*** Data provided

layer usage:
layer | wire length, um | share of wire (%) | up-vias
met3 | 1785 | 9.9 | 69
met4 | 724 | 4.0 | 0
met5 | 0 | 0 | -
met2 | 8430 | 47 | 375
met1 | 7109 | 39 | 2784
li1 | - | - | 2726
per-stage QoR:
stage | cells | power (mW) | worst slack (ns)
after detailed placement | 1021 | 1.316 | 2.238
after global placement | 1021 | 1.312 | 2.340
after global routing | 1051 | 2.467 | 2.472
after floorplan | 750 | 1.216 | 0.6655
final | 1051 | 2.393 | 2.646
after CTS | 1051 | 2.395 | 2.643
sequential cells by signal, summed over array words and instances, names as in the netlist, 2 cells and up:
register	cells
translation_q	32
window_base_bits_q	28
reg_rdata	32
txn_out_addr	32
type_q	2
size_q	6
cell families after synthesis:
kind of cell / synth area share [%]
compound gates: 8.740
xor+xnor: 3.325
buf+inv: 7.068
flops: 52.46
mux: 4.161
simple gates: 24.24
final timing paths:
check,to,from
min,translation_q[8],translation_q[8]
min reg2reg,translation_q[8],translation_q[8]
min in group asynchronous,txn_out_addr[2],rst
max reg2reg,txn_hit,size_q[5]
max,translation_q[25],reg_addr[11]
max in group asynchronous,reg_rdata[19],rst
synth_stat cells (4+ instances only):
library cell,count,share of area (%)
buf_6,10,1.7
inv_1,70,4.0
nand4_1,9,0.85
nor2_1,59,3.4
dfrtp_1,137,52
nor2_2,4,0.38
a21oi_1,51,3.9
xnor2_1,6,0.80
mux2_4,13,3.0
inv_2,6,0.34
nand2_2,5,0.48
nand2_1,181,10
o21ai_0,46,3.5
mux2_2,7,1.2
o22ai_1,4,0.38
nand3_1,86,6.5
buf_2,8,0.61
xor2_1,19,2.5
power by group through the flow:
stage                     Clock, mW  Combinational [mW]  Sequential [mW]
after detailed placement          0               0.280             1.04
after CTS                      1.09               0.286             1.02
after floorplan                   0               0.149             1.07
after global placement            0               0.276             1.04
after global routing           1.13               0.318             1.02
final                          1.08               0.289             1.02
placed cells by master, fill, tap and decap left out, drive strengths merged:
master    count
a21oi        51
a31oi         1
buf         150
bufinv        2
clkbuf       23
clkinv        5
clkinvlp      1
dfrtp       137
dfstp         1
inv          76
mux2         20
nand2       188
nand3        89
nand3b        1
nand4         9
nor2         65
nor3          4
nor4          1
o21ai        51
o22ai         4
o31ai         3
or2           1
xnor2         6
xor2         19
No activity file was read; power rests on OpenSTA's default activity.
===== src/core/ecp_pkg.sv =====
// Package of constants and carrier types for the ECP parallel port core.
// Assumes a single 100 MHz clock and a synchronous active-low reset.
// Contract
// - Forward bytes are paced by host strobe against the peripheral flow reply.
// - Reverse bytes are paced by the peripheral clock against host reply.
// - Flow reply is forward flow control; in reverse it tags command or data.
// - Host reply requests reverse bytes; in forward it tags command or data.
// - Turnaround ask low with active high lets the peripheral drive the bus.
// - Active indicator stays high throughout ECP mode.
// - Data latch clears on reset, drives bus uninverted, reads port contents.
// - Address FIFO writes are tagged address bytes sent forward in ECP mode.
// - Status bits 2 to 0 always read as ones.
// - Status bit 7 is inverted flow reply; bits 6..3 read inputs directly.
// - Control bits 7,6 read high; bits 5..0 clear on reset.
// - Control bit 5 selects direction; forced low in standard mode.
// - Control bit 4 enables an interrupt on peripheral clock rising edges.
// - Control bits 3..0 drive active, turnaround, host reply, strobe outputs.
// - Parallel FIFO mode sends FIFO bytes forward with standard handshake.
// - ECP mode sends FIFO bytes forward, or fills the FIFO in reverse.
// - Test mode FIFO: free access, no handshake, refuse full, empty repeats.
// - Configuration A reads a fixed value in configuration mode.
// - Configuration B is read-only and reads zero in all listed fields.
// - A 16-byte FIFO serves both directions.
// - Extended control top three bits select the operating mode.
package ecp_pkg;
  // -------------------------------------------------------------------------
  // Offsets and values
  // -------------------------------------------------------------------------
  localparam logic [1:0] OFF_DATA = 2'h0;
  localparam logic [1:0] OFF_STATUS = 2'h1;
  localparam logic [1:0] OFF_CONTROL = 2'h2;
  localparam logic [1:0] OFF_FIFO = 2'h0;
  localparam logic [1:0] OFF_CFG_B = 2'h1;
  localparam logic [1:0] OFF_EXT_CTRL = 2'h2;
  localparam logic [7:0] CFG_A_VALUE = 8'h10;
  localparam logic [7:0] CFG_B_VALUE = 8'h00;
  localparam logic [5:0] CONTROL_RESET = 6'h00;
  localparam logic [7:0] DATA_RESET = 8'h00;
  localparam logic [2:0] EXT_MODE_RESET = 3'h0;
  localparam int FIFO_DEPTH = 16;
  localparam int FIFO_WIDTH = 9;
  localparam int PULSE_NS = 500;
  localparam int CLK_NS = 10;
  localparam logic [7:0] PULSE_CYC = 8'((PULSE_NS + CLK_NS - 1) / CLK_NS);

  typedef enum logic [2:0] {
    MODE_STD = 3'h0,
    MODE_PS2 = 3'h1,
    MODE_PFIFO = 3'h2,
    MODE_ECP = 3'h3,
    MODE_TEST = 3'h6,
    MODE_CFG = 3'h7
  } port_mode_t;

  typedef enum logic [4:0] {
    LK_IDLE = 5'h01,
    LK_SETUP = 5'h02,
    LK_STROBE = 5'h04,
    LK_WAIT_REL = 5'h08,
    LK_REV = 5'h10
  } link_state_t;

  // FIFO word: tag bit (1 = address or command) over the byte.
  typedef struct packed {
    logic tag;
    logic [7:0] byte_v;
  } fifo_word_t;

  typedef struct packed {
    logic flow_reply;
    logic rev_clk;
    logic paper;
    logic online;
    logic fault_n;
  } pins_in_t;
endpackage : ecp_pkg
[src/core/sbst_tap.sv]
/*
 * boundary-scan test access port of a synchronous sram: tap state machine,
 * instruction, bypass, identification and boundary scan registers.
 * assumes the test clock, mode select, data in and the pin ring are all
 * asynchronous to clk and are oversampled; the test clock is far slower.
 */
`timescale 1ns/1ps
module sbst_tap #(
    parameter int BSR_W = sbst_pkg::BSR_LEN,
    parameter logic [31:0] ID_VALUE = sbst_pkg::ID_CODE
) (
    input wire logic clk,
    input wire logic arst_n,
    input wire logic test_clk,
    input wire logic test_mode_sel,
    input wire logic test_data_in,
    input wire logic [BSR_W-1:0] ring_in,
    output logic test_data_out,
    output logic test_data_out_oe_n,
    output logic [BSR_W-1:0] ring_preload,
    output logic ring_drive,
    output logic ring_hiz,
    output logic [2:0] active_instr
);
    // synchronised pins
    logic tck_s;
    logic tms_s;
    logic tdi_s;
    logic tck_d;
    logic [BSR_W-1:0] ring_s;
    logic tck_rise;
    logic tck_fall;

    // tap state
    sbst_pkg::sbst_state_t state;
    sbst_pkg::sbst_state_t next_state;

    // scan registers
    logic [sbst_pkg::IR_LEN-1:0] ir_shift;
    logic [sbst_pkg::IR_LEN-1:0] ir_active;
    logic bypass_bit;
    logic [sbst_pkg::ID_LEN-1:0] id_shift;
    logic [BSR_W-1:0] bsr_shift;
    logic [BSR_W-1:0] bsr_latch;
    sbst_pkg::sbst_sel_t dr_sel;
    logic bsr_update_ok;
    logic next_tdo;

    // mode select and data sampled with the same latency as the test clock
    sbst_sync #(
        .WIDTH(3),
        .INIT(3'h2)
    ) u_pin_sync (
        .clk(clk),
        .arst_n(arst_n),
        .d({test_clk, test_mode_sel, test_data_in}),
        .q({tck_s, tms_s, tdi_s})
    );

    // ring values move with the memory clock; capture is only as good as
    // the controller's hold-still around the capture point
    sbst_sync #(
        .WIDTH(BSR_W),
        .INIT('0)
    ) u_ring_sync (
        .clk(clk),
        .arst_n(arst_n),
        .d(ring_in),
        .q(ring_s)
    );

    always_ff @(posedge clk or negedge arst_n) begin
        if (!arst_n) begin
            tck_d <= 1'b0;
        end else begin
            tck_d <= tck_s;
        end
    end

    assign tck_rise = tck_s & ~tck_d;
    assign tck_fall = ~tck_s & tck_d;

    // tap transition table
    function automatic sbst_pkg::sbst_state_t tap_next(
        input sbst_pkg::sbst_state_t cur,
        input logic tms
    );
        sbst_pkg::sbst_state_t nxt;
        nxt = sbst_pkg::ST_RESET;
        case (cur)
            sbst_pkg::ST_RESET: begin
                nxt = tms ? sbst_pkg::ST_RESET : sbst_pkg::ST_IDLE;
            end
            sbst_pkg::ST_IDLE: begin
                nxt = tms ? sbst_pkg::ST_SEL_DR : sbst_pkg::ST_IDLE;
            end
            sbst_pkg::ST_SEL_DR: begin
                nxt = tms ? sbst_pkg::ST_SEL_IR : sbst_pkg::ST_CAP_DR;
            end
            sbst_pkg::ST_CAP_DR: begin
                nxt = tms ? sbst_pkg::ST_EXIT1_DR : sbst_pkg::ST_SHIFT_DR;
            end
            sbst_pkg::ST_SHIFT_DR: begin
                nxt = tms ? sbst_pkg::ST_EXIT1_DR : sbst_pkg::ST_SHIFT_DR;
            end
            sbst_pkg::ST_EXIT1_DR: begin
                nxt = tms ? sbst_pkg::ST_UPD_DR : sbst_pkg::ST_PAUSE_DR;
            end
            sbst_pkg::ST_PAUSE_DR: begin
                nxt = tms ? sbst_pkg::ST_EXIT2_DR : sbst_pkg::ST_PAUSE_DR;
            end
            sbst_pkg::ST_EXIT2_DR: begin
                nxt = tms ? sbst_pkg::ST_UPD_DR : sbst_pkg::ST_SHIFT_DR;
            end
            sbst_pkg::ST_UPD_DR: begin
                nxt = tms ? sbst_pkg::ST_SEL_DR : sbst_pkg::ST_IDLE;
            end
            sbst_pkg::ST_SEL_IR: begin
                nxt = tms ? sbst_pkg::ST_RESET : sbst_pkg::ST_CAP_IR;
            end
            sbst_pkg::ST_CAP_IR: begin
                nxt = tms ? sbst_pkg::ST_EXIT1_IR : sbst_pkg::ST_SHIFT_IR;
            end
            sbst_pkg::ST_SHIFT_IR: begin
                nxt = tms ? sbst_pkg::ST_EXIT1_IR : sbst_pkg::ST_SHIFT_IR;
            end
            sbst_pkg::ST_EXIT1_IR: begin
                nxt = tms ? sbst_pkg::ST_UPD_IR : sbst_pkg::ST_PAUSE_IR;
            end
            sbst_pkg::ST_PAUSE_IR: begin
                nxt = tms ? sbst_pkg::ST_EXIT2_IR : sbst_pkg::ST_PAUSE_IR;
            end
            sbst_pkg::ST_EXIT2_IR: begin
                nxt = tms ? sbst_pkg::ST_UPD_IR : sbst_pkg::ST_SHIFT_IR;
            end
            sbst_pkg::ST_UPD_IR: begin
                nxt = tms ? sbst_pkg::ST_SEL_DR : sbst_pkg::ST_IDLE;
            end
            default: begin
                nxt = sbst_pkg::ST_RESET;
            end
        endcase
        return nxt;
    endfunction

    // instruction decode to the one data register it selects
    function automatic sbst_pkg::sbst_sel_t decode_sel(input logic [2:0] ins);
        sbst_pkg::sbst_sel_t sel;
        sel = sbst_pkg::SEL_BYPASS;
        case (ins)
            sbst_pkg::INS_EXTEST: begin
                sel = sbst_pkg::SEL_BSR;
            end
            sbst_pkg::INS_IDCODE: begin
                sel = sbst_pkg::SEL_ID;
            end
            sbst_pkg::INS_SAMPLE_Z: begin
                sel = sbst_pkg::SEL_BSR;
            end
            sbst_pkg::INS_PRELOAD: begin
                sel = sbst_pkg::SEL_BSR;
            end
            default: begin
                // reserved codes have no behaviour; they fall to bypass so the
                // chain length stays defined if one is loaded anyway
                sel = sbst_pkg::SEL_BYPASS;
            end
        endcase
        return sel;
    endfunction

    assign dr_sel = decode_sel(ir_active);
    assign bsr_update_ok = (ir_active == sbst_pkg::INS_EXTEST)
                         || (ir_active == sbst_pkg::INS_PRELOAD);

    // state machine, test-clock rise only
    always_comb begin
        next_state = tap_next(state, tms_s);
    end

    always_ff @(posedge clk or negedge arst_n) begin
        if (!arst_n) begin
            state <= sbst_pkg::ST_RESET;
        end else if (tck_rise) begin
            // five highs reach reset from any state
            state <= next_state;
        end
    end

    // instruction shift stage
    always_ff @(posedge clk or negedge arst_n) begin
        if (!arst_n) begin
            ir_shift <= sbst_pkg::INS_IDCODE;
        end else if (tck_rise) begin
            case (state)
                sbst_pkg::ST_CAP_IR: begin
                    ir_shift <= {ir_shift[2], sbst_pkg::IR_CAPTURE};
                end
                sbst_pkg::ST_SHIFT_IR: begin
                    ir_shift <= {tdi_s, ir_shift[2:1]};
                end
                default: begin
                    ir_shift <= ir_shift;
                end
            endcase
        end
    end

    // active instruction
    always_ff @(posedge clk or negedge arst_n) begin
        if (!arst_n) begin
            ir_active <= sbst_pkg::INS_IDCODE;
        end else if (state == sbst_pkg::ST_RESET) begin
            ir_active <= sbst_pkg::INS_IDCODE;
        end else if (tck_rise && state == sbst_pkg::ST_UPD_IR) begin
            ir_active <= ir_shift;
        end
    end

    // bypass bit
    always_ff @(posedge clk or negedge arst_n) begin
        if (!arst_n) begin
            bypass_bit <= 1'b0;
        end else if (tck_rise && dr_sel == sbst_pkg::SEL_BYPASS) begin
            if (state == sbst_pkg::ST_CAP_DR) begin
                bypass_bit <= 1'b0;
            end else if (state == sbst_pkg::ST_SHIFT_DR) begin
                bypass_bit <= tdi_s;
            end
        end
    end

    // identification register
    always_ff @(posedge clk or negedge arst_n) begin
        if (!arst_n) begin
            id_shift <= '0;
        end else if (tck_rise && dr_sel == sbst_pkg::SEL_ID) begin
            if (state == sbst_pkg::ST_CAP_DR) begin
                id_shift <= ID_VALUE;
            end else if (state == sbst_pkg::ST_SHIFT_DR) begin
                id_shift <= {tdi_s, id_shift[sbst_pkg::ID_LEN-1:1]};
            end
        end
    end

    // boundary scan shift stage
    always_ff @(posedge clk or negedge arst_n) begin
        if (!arst_n) begin
            bsr_shift <= '0;
        end else if (tck_rise && dr_sel == sbst_pkg::SEL_BSR) begin
            if (state == sbst_pkg::ST_CAP_DR) begin
                // snapshot only; memory traffic is never touched
                bsr_shift <= ring_s;
            end else if (state == sbst_pkg::ST_SHIFT_DR) begin
                // old capture leaves at the lsb while preload enters at the msb
                bsr_shift <= {tdi_s, bsr_shift[BSR_W-1:1]};
            end
        end
    end

    // boundary parallel latches
    always_ff @(posedge clk or negedge arst_n) begin
        if (!arst_n) begin
            bsr_latch <= '0;
            bsr_latch[sbst_pkg::OE_CELL] <= 1'b1;
        end else if (state == sbst_pkg::ST_RESET) begin
            bsr_latch[sbst_pkg::OE_CELL] <= 1'b1;
        end else if (tck_rise && state == sbst_pkg::ST_UPD_DR && bsr_update_ok) begin
            bsr_latch <= bsr_shift;
        end
    end

    // serial output source, lsb of the selected register
    always_comb begin
        next_tdo = 1'b0;
        if (state == sbst_pkg::ST_SHIFT_IR) begin
            next_tdo = ir_shift[0];
        end else begin
            case (dr_sel)
                sbst_pkg::SEL_ID: begin
                    next_tdo = id_shift[0];
                end
                sbst_pkg::SEL_BSR: begin
                    next_tdo = bsr_shift[0];
                end
                default: begin
                    next_tdo = bypass_bit;
                end
            endcase
        end
    end

    // serial output, test-clock fall only
    always_ff @(posedge clk or negedge arst_n) begin
        if (!arst_n) begin
            test_data_out <= 1'b0;
            test_data_out_oe_n <= 1'b1;
        end else if (tck_fall) begin
            test_data_out <= next_tdo;
            test_data_out_oe_n <= !(state == sbst_pkg::ST_SHIFT_IR
                                 || state == sbst_pkg::ST_SHIFT_DR);
        end
    end

    // pin ring control; reset only changes what the test port drives, so
    // with the identification instruction the memory runs as normal
    always_ff @(posedge clk or negedge arst_n) begin
        if (!arst_n) begin
            ring_drive <= 1'b0;
            ring_hiz <= 1'b0;
            ring_preload <= '0;
            active_instr <= sbst_pkg::INS_IDCODE;
        end else begin
            ring_preload <= bsr_latch;
            active_instr <= ir_active;
            case (ir_active)
                sbst_pkg::INS_EXTEST: begin
                    ring_drive <= bsr_latch[sbst_pkg::OE_CELL];
                    ring_hiz <= !bsr_latch[sbst_pkg::OE_CELL];
                end
                sbst_pkg::INS_SAMPLE_Z: begin
                    ring_drive <= 1'b0;
                    ring_hiz <= 1'b1;
                end
                default: begin
                    ring_drive <= 1'b0;
                    ring_hiz <= 1'b0;
                end
            endcase
        end
    end
endmodule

******

> _Exercise_
The lines you need are those with the word "share"; list them from the entries.

> _Answer for this exercise_
layer | wire length, um | share of wire (%) | up-vias
kind of cell / synth area share [%]
library cell,count,share of area (%)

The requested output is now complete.